Since 2010, Cornell’s sustainability planning initiative has aimed to reduce arXiv’s financial burden and dependence on a single institution, instead creating a broad-based, community-supported resource. We remain grateful for the support from the Simons Foundation that encouraged long-term community support by lowering arXiv membership fees and making participation affordable to a broad range of institutions. This model aims to ensure that the ultimate responsibility for sustaining arXiv remains with the research communities and institutions that benefit from the service most directly.arXiv’s funding and governance for the current operation (Classic arXiv) is based on a membership program engaging libraries and research laboratories worldwide that represent the repository’s heaviest institutional users. The financial model for 2018–2022 entails four sources of revenues:

What is arXiv-NG, and how is it funded?

From the users’ perspective, arXiv continues to be a successful, prominent subject repository system serving the needs of many scientists around the world. However, under the hood, the service is facing significant pressures. With significant input from the Scientific Advisory Board (SAB) and the Member Advisory Board (MAB), during the 2015 annual meetings, the arXiv team reached the conclusion that in addition to the current business model with a focus on maintenance, the arXiv team needs to embark on a significant fundraising effort, pursuing grants and collaborations. Based on the conclusions of 10 months of planning activities in 2016, the arXiv team has successfully secured a $450,000 grant from the Sloan Foundation to initiate the next-generation arXiv (arXiv-NG) initiative. The 18-month project will enable us to plan and begin to improve the architecture of this critical scientific infrastructure. We anticipate that a multi-phase design and development of a next-generation arXiv (arXiv-NG) will require approximately three years with an additional $2+ million budget, including requirements specification, evaluation of alternate strategies and partnerships, design of a new system architecture, assessment, and deployment. As we develop arXiv-NG during the next three years, we'll continue to rely on the existing system (Classic arXiv) and are committed to continue its robust services.

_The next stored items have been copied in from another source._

==> job 5441: inputs <==
==> flow/design.v <==
module mult_unsigned #(
		parameter WIDTHA = 16,
		parameter WIDTHB = 24,
		parameter PIPELINE_DEPTH = 4
)
(
	input clk,rst,
	input [WIDTHA -1 :0] A,
	input [WIDTHB -1 :0] B,
	output [WIDTHA + WIDTHB - 1:0] result
);
reg [WIDTHA -1 :0] rA;
reg [WIDTHB -1 :0] rB;
reg [WIDTHA + WIDTHB - 1:0] M [PIPELINE_DEPTH-1:0];
integer i;
always @(posedge clk or posedge rst)
begin
	if (rst) begin
		rA <= 0;
		rB <= 0;
		for (i=0; i<PIPELINE_DEPTH; i=i+1)
		  M[i] <=0;
		end
	else
	begin
		rA <= A;
		rB <= B;
		M[0] <= rA * rB;
		for (i=0; i<PIPELINE_DEPTH-1; i=i+1)
			M[i+1] <= M[i];
	end
end
assign result = M[PIPELINE_DEPTH-1];
endmodule
==> flow/run.sh <==
#!/bin/bash
# the make line also repeats each setting of config.mk as NAME=value (left out here)
make -C /OpenROAD-flow-scripts/flow DESIGN_CONFIG=/design/flow/config.mk WORK_HOME=/design/flow/orfs CLKGATE_MAP_FILE= finish
==> flow/config.mk <==
export PLATFORM = sky130hd
export DESIGN_NAME = mult_unsigned
export DESIGN_NICKNAME = mult_unsigned
export VERILOG_FILES = /design/flow/design.v
export SDC_FILE = /design/flow/constraint.sdc
export NUM_CORES = 4
export LEC_CHECK = 0
export CAP_MARGIN = 20
export CELL_PAD_IN_SITES_GLOBAL_PLACEMENT = 3
export CORE_ASPECT_RATIO = 1.05
export CORE_MARGIN = 2
export CORE_UTILIZATION = 40
export MAX_ROUTING_LAYER = met4
export MIN_ROUTING_LAYER = met2
export PLACE_DENSITY_LB_ADDON = 0.13
export SLEW_MARGIN = 20
==> flow/constraint.sdc <==
create_clock -name core_clock -period 8.0 [get_ports {clk}]
set_input_delay 1.6000 -clock core_clock [delete_from_list [all_inputs] [get_ports {clk}]]
set_output_delay 1.6000 -clock core_clock [all_outputs]
set_load 0.01 [all_outputs]
==> inputs of job 9895, as changes to job 5441 <==
ABC_AREA = 1   (was unset)
CELL_PAD_IN_SITES_GLOBAL_PLACEMENT = unset   (was 3)
CORE_ASPECT_RATIO = unset   (was 1.05)
CORE_UTILIZATION = 72   (was 40)
MAX_ROUTING_LAYER = unset   (was met4)
MIN_ROUTING_LAYER = unset   (was met2)
PLACE_DENSITY_LB_ADDON = unset   (was 0.13)
TNS_END_PERCENT = 100   (was unset)
==> flow/constraint.sdc (replaced) <==
create_clock -name core_clock -period 5.59 [get_ports {clk}]
set_input_delay 1.1180 -clock core_clock [delete_from_list [all_inputs] [get_ports {clk}]]
set_output_delay 1.1180 -clock core_clock [all_outputs]
set_load 0.01 [all_outputs]
==> notes <==
Against job 9895, the via count of job 5441 is larger by about 4%.
Synthesized area: job 9895 is larger than job 5441 (about 5%).
Between job 5441 and job 9895, the lower cell count is in job 5441 (gap about 12%, measured against job 9895).
Between job 9895 and job 5441, the lower register-to-register slack is in job 9895 (gap 1.1 ns).
Design area: job 5441 is lower than job 9895 (8.3%).
Count of clock-buffer cells in the layout is the same in job 5441 and job 9895.
Of job 5441 and job 9895, job 5441 has the higher clock skew (gap 0.0086 ns).
In job 5441 the sequential share of layout area is higher than in job 9895, by 2.0 points.
Against job 5441, the non-clock buffer count of job 9895 is higher by 112.
Flip-flop count is the same in job 9895 and job 5441.
==> figures <==
Area occupied by registers: job 9895 5040 µm²; job 5441 5000 µm²
Timing startpoint of the critical path: job 9895 rA[4]; job 5441 rA[7]
Gate Area: job 9895 11100 µm²; job 5441 10900 µm²
Number of library cell types mapped by synthesis: job 9895 23; job 5441 55
Post-synth seq share: job 9895 27.1%; job 5441 28.5%
Layout multi-input combinational cell count: job 9895 1185; job 5441 1036
Proportion of cell area occupied by multi-input gates: job 9895 52.0%; job 5441 56.2%
Length of routed wiring on met1: job 9895 16400 µm; job 5441 0 µm
Post-Synthesis Cell Area: job 9895 18400 µm²; job 5441 17500 µm²
Chip area estimate from yosys synthesis: job 9895 18400 µm²; job 5441 17500 µm²
Xor and xnor area share after synthesis: job 9895 1.04%; job 5441 1.80%
Final clock-cell share: job 9895 2.85%; job 5441 3.33%
CP max stage delay: job 9895 0.56 ns; job 5441 1.03 ns
Number of cells on the worst reg-to-reg path: job 9895 20; job 5441 19
Outcome: job 9895 finished clean; job 5441 finished clean
Fraction of standard cell area that is sequential: job 9895 23.7%; job 5441 25.7%
Post-route worst setup slack: job 9895 0.103 ns; job 5441 1.23 ns
Post-synthesis share of cell area spent on full adders, half adders and majority gates: job 9895 40.8%; job 5441 42.9%
Final setup skew: job 9895 0.0214 ns; job 5441 0.0300 ns
Met1 track utilization from global routing: job 9895 44.5%; job 5441 0%
Number of nets at floorplan: job 9895 2547; job 5441 2115

========
==> run a: inputs <==
// mult_unsigned: RTL as listed in full above, without the edits since
clock: 11.8 ns
lec_check: 0
abc_area: 1
cap_margin: 10
cell_pad_in_sites_global_placement: 0
core_margin: 10
core_utilization: 56
cts_cluster_diameter: 160
cts_cluster_size: 100
hold_slack_margin: 0.21
min_routing_layer: met1
place_density: 0.81
setup_slack_margin: 0.09
slew_margin: 10
tns_end_percent: 20
run.sh (not shown) runs the stock make flow with config.mk's settings and CLKGATE_MAP_FILE=.
==> run b (differences from run a) <==
- ABC_AREA: 1 -> 0
- CAP_MARGIN: 10 -> 20
- CORE_ASPECT_RATIO: unset -> 0.66
- CORE_MARGIN: 10 -> 5
- CORE_UTILIZATION: 56 -> 63
- CTS_CLUSTER_DIAMETER: 160 -> 374
- CTS_CLUSTER_SIZE: 100 -> 96
- HOLD_SLACK_MARGIN: 0.21 -> 0.15
- MAX_ROUTING_LAYER: unset -> met4
- PLACE_DENSITY: 0.81 -> 0.67
- TNS_END_PERCENT: 20 -> 80
==> run c (differences from run a) <==
- ABC_AREA: 1 -> unset
- CAP_MARGIN: 10 -> 20
- CORE_ASPECT_RATIO: unset -> 0.91
- CORE_MARGIN: 10 -> 2
- CORE_UTILIZATION: 56 -> 72
- CTS_CLUSTER_DIAMETER: 160 -> unset
- CTS_CLUSTER_SIZE: 100 -> 96
- HOLD_SLACK_MARGIN: 0.21 -> unset
- PLACE_DENSITY: 0.81 -> 0.67
- SETUP_SLACK_MARGIN: 0.09 -> 1.69
- TNS_END_PERCENT: 20 -> 50
==> flow/constraint.sdc (replaced) <==
create_clock -name core_clock -period 5.95 [get_ports {clk}]
set_input_delay 1.1900 -clock core_clock [delete_from_list [all_inputs] [get_ports {clk}]]
set_output_delay 1.1900 -clock core_clock [all_outputs]
set_load 0.01 [all_outputs]
==> run d (differences from run a) <==
- ABC_AREA: 1 -> unset
- CAP_MARGIN: 10 -> 0
- CORE_MARGIN: 10 -> 4
- CORE_UTILIZATION: 56 -> 25
- SETUP_SLACK_MARGIN: 0.09 -> -0.56
==> results <==
	run a	run b	run c	run d
Part of the cycle the worst path needs	0.513	0.555	1.01	0.555
Result of the run	no timing/DRC/antenna violations	no timing/DRC/antenna violations	failed layout checks	no timing/DRC/antenna violations
Layout check failures	-	-	negative setup slack	-
Worst-case reg-to-reg path depth	23	21	20	16
Area used by sequential logic in the layout	5000 sq um	5000 sq um	5040 sq um	5000 sq um
Detail Placement HPWL	32.8 mm	27.7 mm	30.3 mm	29.1 mm
GRT met2 Usage	0.383	0.396	0.646	0.182
Routed length on met3	2.79 mm	2.37 mm	3.80 mm	2.15 mm
Clock latency at the later pin of the worst-skew pair	0.46 ns	0.45 ns	0.46 ns	0.45 ns
Post-detailed-route wirelength per cell	16.3 um	17.7 um	21.6 um	14.0 um
Relative area change from synthesis to final layout	9.09%	8.93%	21.9%	13.3%
RSZ-0062 raised after global routing	no	no	yes	no
Worst Min Path Start	M[2][5]	M[2][31]	M[2][20]	M[1][26]
Yosys cell count	2087	1655	1655	1655
Count of distinct cell types in the synthesized netlist	23	55	55	55
Time the final worst path needs with I/O delays and setup	6.06 ns	6.55 ns	5.99 ns	6.55 ns
Adder-Cell Fraction of Synth Area	0.408	0.429	0.429	0.429
Setup TNS after final layout	0 ns	0 ns	-0.0384 ns	0 ns

========
==> quartz <==
RTL: the design.v shown in full above, as it stands there.
Settings: LEC_CHECK=0, CAP_MARGIN=20, CELL_PAD_IN_SITES_GLOBAL_PLACEMENT=0, CORE_MARGIN=10, CORE_UTILIZATION=59, CTS_CLUSTER_SIZE=96, HOLD_SLACK_MARGIN=0.21, MIN_ROUTING_LAYER=met2, PLACE_DENSITY=0.67, SETUP_SLACK_MARGIN=0.09, SLEW_MARGIN=10, TNS_END_PERCENT=50; clock period 11.8 ns.
==> lagoon: changes against quartz <==
CELL_PAD_IN_SITES_GLOBAL_PLACEMENT = unset   (was 0)
CORE_MARGIN = 2   (was 10)
CORE_UTILIZATION = 24   (was 59)
CTS_CLUSTER_SIZE = unset   (was 96)
HOLD_SLACK_MARGIN = unset   (was 0.21)
MIN_ROUTING_LAYER = unset   (was met2)
PLACE_DENSITY = unset   (was 0.67)
SETUP_SLACK_MARGIN = unset   (was 0.09)
SLEW_MARGIN = 20   (was 10)
TNS_END_PERCENT = unset   (was 50)
==> flow/constraint.sdc (replaced) <==
create_clock -name core_clock -period 6.61 [get_ports {clk}]
set_input_delay 1.3220 -clock core_clock [delete_from_list [all_inputs] [get_ports {clk}]]
set_output_delay 1.3220 -clock core_clock [all_outputs]
set_load 0.01 [all_outputs]
==> results.json <==
{
  "status": "finished clean",
  "period_used_share": 0.949,
  "r2r-start": "rA[11]",
  "routed_wl_um": 38200,
  "routabilityCongestion": 0.869,
  "post_drt_wl_per_cell_um": 14.2,
  "worstSetupStartpoint": "rA[11]",
  "core_area_um2": 72700
}
the above is filed under lagoon

==> results.json <==
{
  "routabilityCongestion": 0.940,
  "drv_cap": 0,
  "cts_resized": 0,
  "nonClkBufAreaFrac": 0.0440,
  "core_area_um2": 29500,
  "status": "finished clean",
  "worstSetupStartpoint": "rA[7]",
  "r2r-start": "rA[7]",
  "period_used_share": 0.575,
  "routed_wl_um": 38400,
  "post_drt_wl_per_cell_um": 18.3
}
the above is filed under quartz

Another source of funding in support of arXiv-NG came from the Allen Institute for Artificial Intelligence (AI2). An initial gift of $200,000 for 2017 will support a collaboration between the Cornell University and Cornell Computing and Information Science (CIS). This donation will allow us to hire a Research and Innovation Fellow to collaborate with the arXiv team in designing and integrating a series of updated, research-oriented features for arXiv. The ultimate goal is to integrate tools emerging from research into the production system to improve user and moderator experience.

In addition to supporting Classic arXiv through the membership model, Cornell University will continue to raise funds through grant proposals to agencies and foundations in order to fund the arXiv-NG initiative. Also, there will be some reliance on development reserve funds as needed.  Please see the recent arXiv update  for additional information.

 

What is the tier model for 2018–2022?

 

Tier

Previous Model Fee

Current Fee

Tier 1: 1–25

$3,000

$4,400

Tier 2: 26–50

$3,000

$3,800

Tier 3: 51–100

$2,500

$3,200

Tier 4: 101– 150

$2,000

$2,500

Tier 5: 151–200

$1,500

$1,800

Tier 6: 201+

$1,500

$1,000

 

Note: The goal of Tier 6 is to provide an equitable and affordable fee to allow participation. Although we focus our membership drive on the top 200 institutions, we would like to encourage other libraries to contribute.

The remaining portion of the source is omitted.